In July, the Biden administration proposed safeguards designed to help consumers navigate the critical differences between comprehensive coverage that is subject to the Affordable Care Act’s (ACA) consumer protections and other coverage arrangements — like short-term insurance plans — that are not.
As the name suggests, short-term plans were originally intended for people experiencing a short gap in comprehensive coverage; for instance, when switching from one job-based plan to another. Even though short-term plans aren’t covered by the ACA’s consumer safeguards, the Trump administration sought to promote these products as a cheap alternative to year-round comprehensive coverage. In 2018, the administration rescinded rules that limited the plans’ duration. This allowed short-term products to last 364 days and be renewed for an additional two years, for a maximum length of 36 months.

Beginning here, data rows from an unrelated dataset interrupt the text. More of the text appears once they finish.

Context: an optimization exercise on an open-source flow, tuned for small area, a short achievable clock period and few clock cycles. The choices shown serve that exercise and are no tape-out recipe.
Where RTL was checked, it was by simulation tests only, not by an equivalence proof against the original.
No functional check of the RTL was part of runs 2 to 4.

### design.v
`default_nettype none
package vaddr_pkg;
  localparam int unsigned AddrWidth = 32;
  typedef logic [AddrWidth-1:0] addr_t;
  localparam int unsigned VlWidth = 16;
  typedef logic [VlWidth-1:0] vlen_t;
  typedef logic signed [AddrWidth-1:0] stride_t;
  localparam int unsigned PageBits = 12;
  localparam int unsigned MaxBurstBeats = 256;
  typedef enum logic [1:0] {
    EW8  = 2'd0,
    EW16 = 2'd1,
    EW32 = 2'd2,
    EW64 = 2'd3
  } vew_e;
  typedef enum logic [1:0] {
    OP_VLE  = 2'd0,
    OP_VSE  = 2'd1,
    OP_VLSE = 2'd2,
    OP_VSSE = 2'd3
  } vop_e;
  typedef struct packed {
    addr_t   addr;
    vlen_t   len;
    stride_t stride;
    vew_e    vew;
    logic    is_load;
    logic    is_burst;
  } mem_req_t;
  typedef struct packed {
    addr_t      addr;
    logic [7:0] len;
    logic [2:0] size;
    logic       is_load;
  } lsu_req_t;
  localparam int unsigned MemReqBits = 2 * AddrWidth + VlWidth + 4;
  localparam int unsigned LsuReqBits = AddrWidth + 12;
endpackage
`default_nettype wire
`timescale 1ns/1ps
`default_nettype none
module vaddr_fifo #(
  parameter int unsigned Depth = 4,
  parameter int unsigned Width = 1
) (
  input  logic clk_i,
  input  logic rst_ni,
  input  logic push_i,
  input  logic [Width-1:0] data_i,
  output logic full_o,
  input  logic pop_i,
  output logic [Width-1:0] data_o,
  output logic empty_o
);
  localparam int unsigned PtrWidth = (Depth > 1) ? $clog2(Depth) : 1;
  localparam int unsigned CntWidth = $clog2(Depth + 1);
  logic [Width-1:0]    mem_q [Depth];
  logic [PtrWidth-1:0] wr_ptr_q;
  logic [PtrWidth-1:0] rd_ptr_q;
  logic [CntWidth-1:0] count_q;
  logic                do_push;
  logic                do_pop;
  function automatic logic [PtrWidth-1:0] ptr_inc(logic [PtrWidth-1:0] ptr);
    if (ptr == PtrWidth'(Depth - 1)) begin
      ptr_inc = '0;
    end else begin
      ptr_inc = ptr + PtrWidth'(1);
    end
  endfunction
  assign full_o  = (count_q == CntWidth'(Depth));
  assign empty_o = (count_q == '0);
  assign do_push = push_i && !full_o;
  assign do_pop  = pop_i && !empty_o;
  assign data_o = mem_q[rd_ptr_q];
  always_ff @(posedge clk_i or negedge rst_ni) begin
    if (!rst_ni) begin
      wr_ptr_q <= '0;
      rd_ptr_q <= '0;
      count_q  <= '0;
    end else begin
      if (do_push) begin
        wr_ptr_q <= ptr_inc(wr_ptr_q);
      end
      if (do_pop) begin
        rd_ptr_q <= ptr_inc(rd_ptr_q);
      end
      case ({do_push, do_pop})
        2'b10:   count_q <= count_q + CntWidth'(1);
        2'b01:   count_q <= count_q - CntWidth'(1);
        default: count_q <= count_q;
      endcase
    end
  end
  always_ff @(posedge clk_i) begin
    if (do_push) begin
      mem_q[wr_ptr_q] <= data_i;
    end
  end
endmodule
`default_nettype wire
`timescale 1ns/1ps
`default_nettype none
module vaddr_req_decode (
  input  logic                clk_i,
  input  logic                rst_ni,
  input  logic                req_valid_i,
  output logic                req_ready_o,
  input  vaddr_pkg::vop_e     req_op_i,
  input  vaddr_pkg::addr_t    req_addr_i,
  input  vaddr_pkg::vlen_t    req_len_i,
  input  vaddr_pkg::stride_t  req_stride_i,
  input  vaddr_pkg::vew_e     req_vew_i,
  output logic                ack_o,
  output logic                ack_error_o,
  input  logic                queue_full_i,
  output logic                queue_push_o,
  output vaddr_pkg::mem_req_t queue_data_o
);
  logic                busy_q;
  vaddr_pkg::mem_req_t entry_q;
  logic                accept;
  assign req_ready_o = !busy_q;
  assign accept      = req_valid_i && req_ready_o;
  always_ff @(posedge clk_i or negedge rst_ni) begin
    if (!rst_ni) begin
      busy_q <= 1'b0;
    end else if (accept) begin
      busy_q <= 1'b1;
    end else if (ack_o) begin
      busy_q <= 1'b0;
    end
  end
  always_ff @(posedge clk_i) begin
    if (accept) begin
      entry_q.addr     <= req_addr_i;
      entry_q.len      <= req_len_i;
      entry_q.stride   <= req_stride_i;
      entry_q.vew      <= req_vew_i;
      entry_q.is_load  <= (req_op_i == vaddr_pkg::OP_VLE) ||
                          (req_op_i == vaddr_pkg::OP_VLSE);
      entry_q.is_burst <= (req_op_i == vaddr_pkg::OP_VLE) ||
                          (req_op_i == vaddr_pkg::OP_VSE);
    end
  end
  vaddr_pkg::addr_t align_mask;
  logic             misaligned;
  logic             zero_len;
  logic             reject;
  assign align_mask = (vaddr_pkg::addr_t'(1) << entry_q.vew) - vaddr_pkg::addr_t'(1);
  assign misaligned = |(entry_q.addr & align_mask);
  assign zero_len   = (entry_q.len == '0);
  assign reject = misaligned || zero_len;
  assign queue_push_o = busy_q && !reject && !queue_full_i;
  assign queue_data_o = entry_q;
  assign ack_o       = busy_q && (reject || !queue_full_i);
  assign ack_error_o = busy_q && misaligned;
endmodule
`default_nettype wire
`timescale 1ns/1ps
`default_nettype none
module vaddr_burst_split #(
  parameter int unsigned BusBytes = 8
) (
  input  logic                 clk_i,
  input  logic                 rst_ni,
  input  logic                 req_empty_i,
  input  vaddr_pkg::mem_req_t  req_data_i,
  output logic                 req_pop_o,
  output logic                 ar_valid_o,
  input  logic                 ar_ready_i,
  output vaddr_pkg::addr_t     ar_addr_o,
  output logic [7:0]           ar_len_o,
  output logic [2:0]           ar_size_o,
  output logic                 aw_valid_o,
  input  logic                 aw_ready_i,
  output vaddr_pkg::addr_t     aw_addr_o,
  output logic [7:0]           aw_len_o,
  output logic [2:0]           aw_size_o,
  input  logic                 lsu_full_i,
  input  logic                 lsu_empty_i,
  input  logic                 lsu_head_is_load_i,
  output logic                 lsu_push_o,
  output vaddr_pkg::lsu_req_t  lsu_data_o
);
  localparam int unsigned ByteOff = $clog2(BusBytes);
  localparam vaddr_pkg::addr_t BeatMask  = vaddr_pkg::addr_t'(BusBytes - 1);
  localparam vaddr_pkg::addr_t BurstSpan =
    vaddr_pkg::addr_t'(vaddr_pkg::MaxBurstBeats * BusBytes);
  typedef enum logic [1:0] {
    ST_IDLE,
    ST_BOUNDS,
    ST_REQ
  } state_e;
  state_e              state_q;
  vaddr_pkg::mem_req_t cur_q;
  vaddr_pkg::addr_t    aligned_start_q;
  vaddr_pkg::addr_t    aligned_end_q;
  vaddr_pkg::addr_t    next_start_q;
  vaddr_pkg::addr_t consumed_bytes;
  vaddr_pkg::addr_t consumed_elems;
  vaddr_pkg::addr_t next_addr;
  vaddr_pkg::vlen_t next_len;
  vaddr_pkg::addr_t bnd_addr;
  vaddr_pkg::vlen_t bnd_len;
  vaddr_pkg::addr_t bnd_bytes;
  vaddr_pkg::addr_t last_byte;
  vaddr_pkg::addr_t page_end;
  vaddr_pkg::addr_t burst_end;
  vaddr_pkg::addr_t end_sel;
  assign consumed_bytes = next_start_q - cur_q.addr;
  assign consumed_elems = consumed_bytes >> cur_q.vew;
  always_comb begin
    if (cur_q.is_burst) begin
      next_addr = next_start_q;
      if (consumed_elems >= vaddr_pkg::addr_t'(cur_q.len)) begin
        next_len = '0;
      end else begin
        next_len = cur_q.len - vaddr_pkg::vlen_t'(consumed_elems);
      end
    end else begin
      next_addr = cur_q.addr + vaddr_pkg::addr_t'(cur_q.stride);
      next_len  = cur_q.len - vaddr_pkg::vlen_t'(1);
    end
  end
  assign bnd_addr = (state_q == ST_REQ) ? next_addr : cur_q.addr;
  assign bnd_len  = (state_q == ST_REQ) ? next_len : cur_q.len;
  assign bnd_bytes = vaddr_pkg::addr_t'(bnd_len) << cur_q.vew;
  assign last_byte = bnd_addr + bnd_bytes - vaddr_pkg::addr_t'(1);
  assign page_end  = {bnd_addr[vaddr_pkg::AddrWidth-1:vaddr_pkg::PageBits],
                      {vaddr_pkg::PageBits{1'b1}}};
  assign burst_end = (bnd_addr & ~BeatMask) + BurstSpan - vaddr_pkg::addr_t'(1);
  always_comb begin
    end_sel = last_byte;
    if (page_end < end_sel) begin
      end_sel = page_end;
    end
    if (burst_end < end_sel) begin
      end_sel = burst_end;
    end
  end
  logic             dir_ok;
  logic             ax_valid;
  logic             ax_ready;
  logic             xfer;
  vaddr_pkg::addr_t beat_span;
  logic [7:0]       ax_len;
  logic [2:0]       ax_size;
  assign dir_ok   = lsu_empty_i || (lsu_head_is_load_i == cur_q.is_load);
  assign ax_valid = (state_q == ST_REQ) && dir_ok && !lsu_full_i;
  assign ax_ready = cur_q.is_load ? ar_ready_i : aw_ready_i;
  assign xfer     = ax_valid && ax_ready;
  assign beat_span = (aligned_end_q - aligned_start_q) >> ByteOff;
  assign ax_len    = cur_q.is_burst ? beat_span[7:0] : 8'd0;
  assign ax_size   = cur_q.is_burst ? 3'(ByteOff) : {1'b0, cur_q.vew};
  assign ar_valid_o = ax_valid && cur_q.is_load;
  assign ar_addr_o  = cur_q.addr;
  assign ar_len_o   = ax_len;
  assign ar_size_o  = ax_size;
  assign aw_valid_o = ax_valid && !cur_q.is_load;
  assign aw_addr_o  = cur_q.addr;
  assign aw_len_o   = ax_len;
  assign aw_size_o  = ax_size;
  assign lsu_push_o         = xfer;
  assign lsu_data_o.addr    = cur_q.addr;
  assign lsu_data_o.len     = ax_len;
  assign lsu_data_o.size    = ax_size;
  assign lsu_data_o.is_load = cur_q.is_load;
  assign req_pop_o = (state_q == ST_IDLE) && !req_empty_i;
  always_ff @(posedge clk_i or negedge rst_ni) begin
    if (!rst_ni) begin
      state_q <= ST_IDLE;
    end else begin
      case (state_q)
        ST_IDLE:   if (req_pop_o) state_q <= ST_BOUNDS;
        ST_BOUNDS: state_q <= ST_REQ;
        ST_REQ:    if (xfer && (next_len == '0)) state_q <= ST_IDLE;
        default:   state_q <= ST_IDLE;
      endcase
    end
  end
  always_ff @(posedge clk_i) begin
    if (req_pop_o) begin
      cur_q <= req_data_i;
    end else if (xfer) begin
      cur_q.addr <= next_addr;
      cur_q.len  <= next_len;
    end
    if ((state_q == ST_BOUNDS) || xfer) begin
      aligned_start_q <= bnd_addr & ~BeatMask;
      aligned_end_q   <= end_sel & ~BeatMask;
      next_start_q    <= (end_sel & ~BeatMask) + vaddr_pkg::addr_t'(BusBytes);
    end
  end
endmodule
`default_nettype wire
`timescale 1ns/1ps
`default_nettype none
module vaddr_gen #(
  parameter int unsigned BusBytes = 8,
  parameter int unsigned ReqDepth = 4,
  parameter int unsigned LsuDepth = 4
) (
  input  logic               clk_i,
  input  logic               rst_ni,
  input  logic               req_valid_i,
  output logic               req_ready_o,
  input  vaddr_pkg::vop_e    req_op_i,
  input  vaddr_pkg::addr_t   req_addr_i,
  input  vaddr_pkg::vlen_t   req_len_i,
  input  vaddr_pkg::stride_t req_stride_i,
  input  vaddr_pkg::vew_e    req_vew_i,
  output logic               ack_o,
  output logic               ack_error_o,
  output logic               ar_valid_o,
  input  logic               ar_ready_i,
  output vaddr_pkg::addr_t   ar_addr_o,
  output logic [7:0]         ar_len_o,
  output logic [2:0]         ar_size_o,
  output logic               aw_valid_o,
  input  logic               aw_ready_i,
  output vaddr_pkg::addr_t   aw_addr_o,
  output logic [7:0]         aw_len_o,
  output logic [2:0]         aw_size_o,
  output logic               lsu_valid_o,
  input  logic               lsu_ready_i,
  output vaddr_pkg::addr_t   lsu_addr_o,
  output logic [7:0]         lsu_len_o,
  output logic [2:0]         lsu_size_o,
  output logic               lsu_is_load_o
);
  logic                req_push;
  logic                req_full;
  vaddr_pkg::mem_req_t req_in;
  logic                req_pop;
  logic                req_empty;
  vaddr_pkg::mem_req_t req_head;
  logic                lsu_push;
  logic                lsu_full;
  logic                lsu_empty;
  vaddr_pkg::lsu_req_t lsu_in;
  vaddr_pkg::lsu_req_t lsu_head;
  vaddr_req_decode u_decode (
    .clk_i        (clk_i),
    .rst_ni       (rst_ni),
    .req_valid_i  (req_valid_i),
    .req_ready_o  (req_ready_o),
    .req_op_i     (req_op_i),
    .req_addr_i   (req_addr_i),
    .req_len_i    (req_len_i),
    .req_stride_i (req_stride_i),
    .req_vew_i    (req_vew_i),
    .ack_o        (ack_o),
    .ack_error_o  (ack_error_o),
    .queue_full_i (req_full),
    .queue_push_o (req_push),
    .queue_data_o (req_in)
  );
  vaddr_fifo #(
    .Depth (ReqDepth),
    .Width (vaddr_pkg::MemReqBits)
  ) u_req_q (
    .clk_i   (clk_i),
    .rst_ni  (rst_ni),
    .push_i  (req_push),
    .data_i  (req_in),
    .full_o  (req_full),
    .pop_i   (req_pop),
    .data_o  (req_head),
    .empty_o (req_empty)
  );
  vaddr_burst_split #(
    .BusBytes (BusBytes)
  ) u_split (
    .clk_i              (clk_i),
    .rst_ni             (rst_ni),
    .req_empty_i        (req_empty),
    .req_data_i         (req_head),
    .req_pop_o          (req_pop),
    .ar_valid_o         (ar_valid_o),
    .ar_ready_i         (ar_ready_i),
    .ar_addr_o          (ar_addr_o),
    .ar_len_o           (ar_len_o),
    .ar_size_o          (ar_size_o),
    .aw_valid_o         (aw_valid_o),
    .aw_ready_i         (aw_ready_i),
    .aw_addr_o          (aw_addr_o),
    .aw_len_o           (aw_len_o),
    .aw_size_o          (aw_size_o),
    .lsu_full_i         (lsu_full),
    .lsu_empty_i        (lsu_empty),
    .lsu_head_is_load_i (lsu_head.is_load),
    .lsu_push_o         (lsu_push),
    .lsu_data_o         (lsu_in)
  );
  vaddr_fifo #(
    .Depth (LsuDepth),
    .Width (vaddr_pkg::LsuReqBits)
  ) u_lsu_q (
    .clk_i   (clk_i),
    .rst_ni  (rst_ni),
    .push_i  (lsu_push),
    .data_i  (lsu_in),
    .full_o  (lsu_full),
    .pop_i   (lsu_ready_i),
    .data_o  (lsu_head),
    .empty_o (lsu_empty)
  );
  assign lsu_valid_o   = !lsu_empty;
  assign lsu_addr_o    = lsu_head.addr;
  assign lsu_len_o     = lsu_head.len;
  assign lsu_size_o    = lsu_head.size;
  assign lsu_is_load_o = lsu_head.is_load;
endmodule
`default_nettype wire
### run.sh
#!/bin/bash
# synth_recipe.tcl (not shown) runs the flow's synth.tcl, then flattens the netlist and writes it again
# the make line also repeats each setting of config.mk as NAME=value (left out here)
make -C /OpenROAD-flow-scripts/flow DESIGN_CONFIG=/design/flow/config.mk WORK_HOME=/design/flow/orfs CLKGATE_MAP_FILE= SYNTH_SCRIPT=/design/flow/synth_recipe.tcl finish
### config.mk
export PLATFORM = sky130hd
export DESIGN_NAME = vaddr_gen
export DESIGN_NICKNAME = vaddr_gen
export VERILOG_FILES = /design/flow/design.v
export SDC_FILE = /design/flow/constraint.sdc
export NUM_CORES = 4
export LEC_CHECK = 0
export CAP_MARGIN = 20
export CORE_MARGIN = 2
export CORE_UTILIZATION = 40
export SLEW_MARGIN = 20
### constraint.sdc
create_clock -name core_clock -period 15.0 [get_ports {clk_i}]
set_input_delay 3.0000 -clock core_clock [delete_from_list [all_inputs] [get_ports {clk_i}]]
set_output_delay 3.0000 -clock core_clock [all_outputs]
set_load 0.01 [all_outputs]
==> flow_summary.rst, run 1 <==
.. list-table::
   :header-rows: 1

   * - Metric
     - Value
   * - Final-report hold violation count
     - 0
   * - Post-route antenna net violation count
     - 0
   * - Total number of vias
     - between 20,000 and 30,000
   * - Via-per-instance ratio
     - about 5.4
   * - Die Width
     - between 300 and 400 um
   * - Hold Crit Class
     - register to register
   * - Setup Slack @ Placement
     - roughly 0.0060 ns
   * - Post-layout worst setup margin
     - around 0.55 ns
   * - I/O Pins
     - ~230
   * - Final Non-Filler Cells
     - 4,731
   * - Slew of the pin with the lowest slew margin
     - approximately 1.2 ns
   * - Synth top area cells
     - edfxtp_1 (55%), mux4_2 (7.3%), ha_1 (6.6%), xnor2_1 (2.6%), a21oi_1 (2.1%)
   * - Cell class contributing the biggest share of worst-path delay
     - compound AO/OA/AOI/OAI gates
   * - Start point of the critical path
     - u_split.cur_q[55]
   * - H-tree depth
     - 3
   * - Most frequent cell on the critical path
     - a21o_1
   * - Setup tns final
     - 0 ns
   * - Netlist area before placement
     - ~39,000 sq um
   * - Crit path DAT
     - around 15 ns
   * - Synthesized netlist cell count
     - approximately 3,000
   * - TritonCTS clock tree
     - built
   * - Final standard cell area without fillers
     - roughly 47,000 sq um
   * - DR DRC count
     - 0
   * - TritonCTS Buffers
     - between 80 and 90
   * - Layout Utilization
     - 48.3%
   * - Number of instances in the placed design
     - ~4,600
   * - Clock edge transition at the registers on the reported setup and hold paths
     - ~0.07 ns
   * - Buffering stage count on the worst path with inverters included
     - 7
   * - Final cycle utilization of the critical path
     - between 90% and 100%
   * - Most used flip-flop cell after synthesis
     - edfxtp_1
   * - Required @ worst endpoint
     - around 15 ns
   * - Minimum period implied by the final worst setup slack
     - around 14 ns
   * - HPWL Detailed
     - 79,800 um
   * - Worst Min Path Start
     - u_lsu_q.count_q[2]
   * - Peak per-stage delay on the critical path
     - 0.63 ns
   * - CTS sink count
     - roughly 740
   * - Port-buffer cells
     - about 220
   * - Sequential share of the synthesized area
     - between 50% and 60%
   * - Total Nets Final
     - 3,682
   * - Reported max-cap violation count
     - 0
   * - Overall overflow remaining after global route
     - 0
   * - Worst R2R Start
     - u_split.cur_q[55]
   * - Nature of the critical path endpoint
     - register
   * - Area inside the core boundary
     - a little under 100,000 sq um
   * - Drt total wl
     - 107,000 um
   * - Wire length of the first global-routing pass
     - 160,000 um
   * - Final weighted congestion in routability-driven placement
     - 0.954
   * - Post-Route Skew
     - 0.0686 ns
   * - Placement row count
     - between 100 and 150
   * - Library cell occupying the most area in the post-synthesis netlist
     - edfxtp_1
   * - Worst-path fanout max
     - 6
   * - Result of the run
     - no timing/DRC/antenna violations
   * - Worst reg-to-reg setup slack
     - 0.55 ns
   * - Average cell area after synthesis
     - ~13 sq um
   * - Final hold slack
     - roughly 0.47 ns
   * - Max-Slew Margin vs Limit
     - 21.6%
   * - Post-synthesis sequential element count
     - about 740
   * - Share of final-layout standard cells stronger than drive strength 1
     - 19.4%
   * - Initial antenna violation count
     - 4
   * - Total setup violations reported at the end of the flow
     - 0
   * - Clock tree root buffer cell
     - clkbuf_16
   * - Vias in the first global route
     - ~25,000
   * - Effective utilization at floorplan
     - about two fifths
   * - Max clock buf depth
     - 3
   * - Number of enable flip-flop cells after synthesis
     - between 700 and 800
   * - CP startpoint kind
     - register
   * - Post-synthesis to final-layout area growth
     - 20.2%
   * - Cell Area, Placed
     - 43,900 sq um
   * - Maximum clock frequency
     - slightly below 70 MHz
   * - Standard cell with the maximum stage delay on the critical path
     - or4_1
   * - Diode insertion count for antenna repair
     - 0
   * - Warnings from Yosys
     - 4
   * - Die boundary height
     - roughly 320 um
   * - Per-cell routed wire length
     - approximately 23 um
   * - Total routing usage reported by global routing
     - a little over a fifth
   * - Starting DRT DRC Count
     - around 2,500
   * - Maximum number of pins on one net before global-route repair
     - roughly 70
   * - Clock insertion delay at the later pin of the skew report
     - roughly 0.7 ns
   * - Setup Crit Path Kind
     - register to register
   * - Count of filler cells inserted in the layout
     - between 8,000 and 9,000
   * - Distinct cells, synth
     - between 90 and 100
   * - Detailed-router iteration count before antenna repair
     - 5
   * - Die Area
     - roughly 100,000 sq um
   * - Synth top area share
     - a little under three fifths
   * - Async SR Flop Fraction
     - 2.30%
   * - Max Slew Vio Count
     - 0
-- state kept, by name, summed over array words and instances (netlist names), 8 cells and up --
register / count
u_decode.entry_q: 84
u_lsu_q.mem_q: 172
u_req_q.mem_q: 336
u_split.aligned_end_q: 8
u_split.aligned_start_q: 8
u_split.cur_q: 84
u_split.next_start_q: 29
-- Yosys cell counts (6+ instances only) --
master     number
a2111oi_0       7
a211o_1         7
a211oi_1       14
a21boi_0       10
a21o_1         69
a21oi_1       165
a31oi_1        19
and2_1         27
and3_1         14
and4_1          9
buf_1          22
buf_2          13
buf_4          90
clkbuf_1       63
dfrtp_1        17
edfxtp_1      721
ha_1          209
inv_1         197
mux2_2         38
mux2i_1        76
mux4_2        127
nand2_1       199
nand2b_1       18
nand3_1        44
nand4_1        32
nor2_1        162
nor2b_1        27
nor3_1         36
nor3b_1        10
nor4_1         12
nor4b_1         7
o2111ai_1       7
o211ai_1        8
o21a_1         36
o21ai_0       161
o21bai_1       17
o31ai_1        10
o32a_1          6
or2_2           9
or3_1          14
xnor2_1       117
xor2_1         60
-- per-layer routing --
metal / vias up / GRT usage, % / part of all wire, %
met2: 846 / 31.5 / 44
met1: 12600 / 30.3 / 46
met4: 0 / 7.45 / 3.3
met5: - / 0 / 0
li1: 12000 / - / -
met3: 173 / 4.33 / 7.0
-- area by class of cell --
cell class	instances	area, sq um	area share (%)
flip-flops and latches	738	22100	46.7
multi-input cells	1885	15900	33.7
repair buffers	474	4150	8.79
clock buffers	95	2130	4.51
well taps	1287	1610	3.41
inverters	198	746	1.58
clock inverters	54	603	1.28
-- worst reg2reg max path, delay by kind of cell, from the launching register on --
family / cells / cell delay (ns)
XOR/XNOR: 3 / 0.43
multiplexers: 2 / 0.53
adder cells (fa/ha/maj): 7 / 1.77
AO/OA/AOI/OAI: 34 / 6.23
AND/OR/NAND/NOR: 18 / 3.87
buffers and inverters: 7 / 0.99
flip-flops: 1 / 0.36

In the years since, new laws have significantly improved the affordability of ACA marketplace coverage. At the same time, the dangers to consumers of ACA-exempt products have become more evident. The Biden administration’s proposed regulations would reestablish tighter limits on the length of short-term plans. It is also considering policies that would make it easier for consumers to evaluate their coverage options.
Evidence Shows Unregulated Short-Term Products Endanger Consumers
Unlike ACA-compliant coverage, short-term plans don’t cover preexisting conditions and may decline to sell a policy based on a person’s health. They usually exclude common benefits such as prescription drugs, mental health care, maternity care, and preventive services. And they limit the benefits they do cover, with dollar caps and unregulated cost-sharing designs that require out-of-pocket spending that is far higher than what is permitted in comprehensive coverage. These limitations typically make for a product with a low upfront cost, which may be appealing to some people who are healthy (and stay that way) and they are highly profitable for the companies that sell them. But for enrollees who do need care, short-term plans are likely to result in much higher overall costs. Depending on a consumer’s diagnosis, they open the door to potentially catastrophic financial hardship.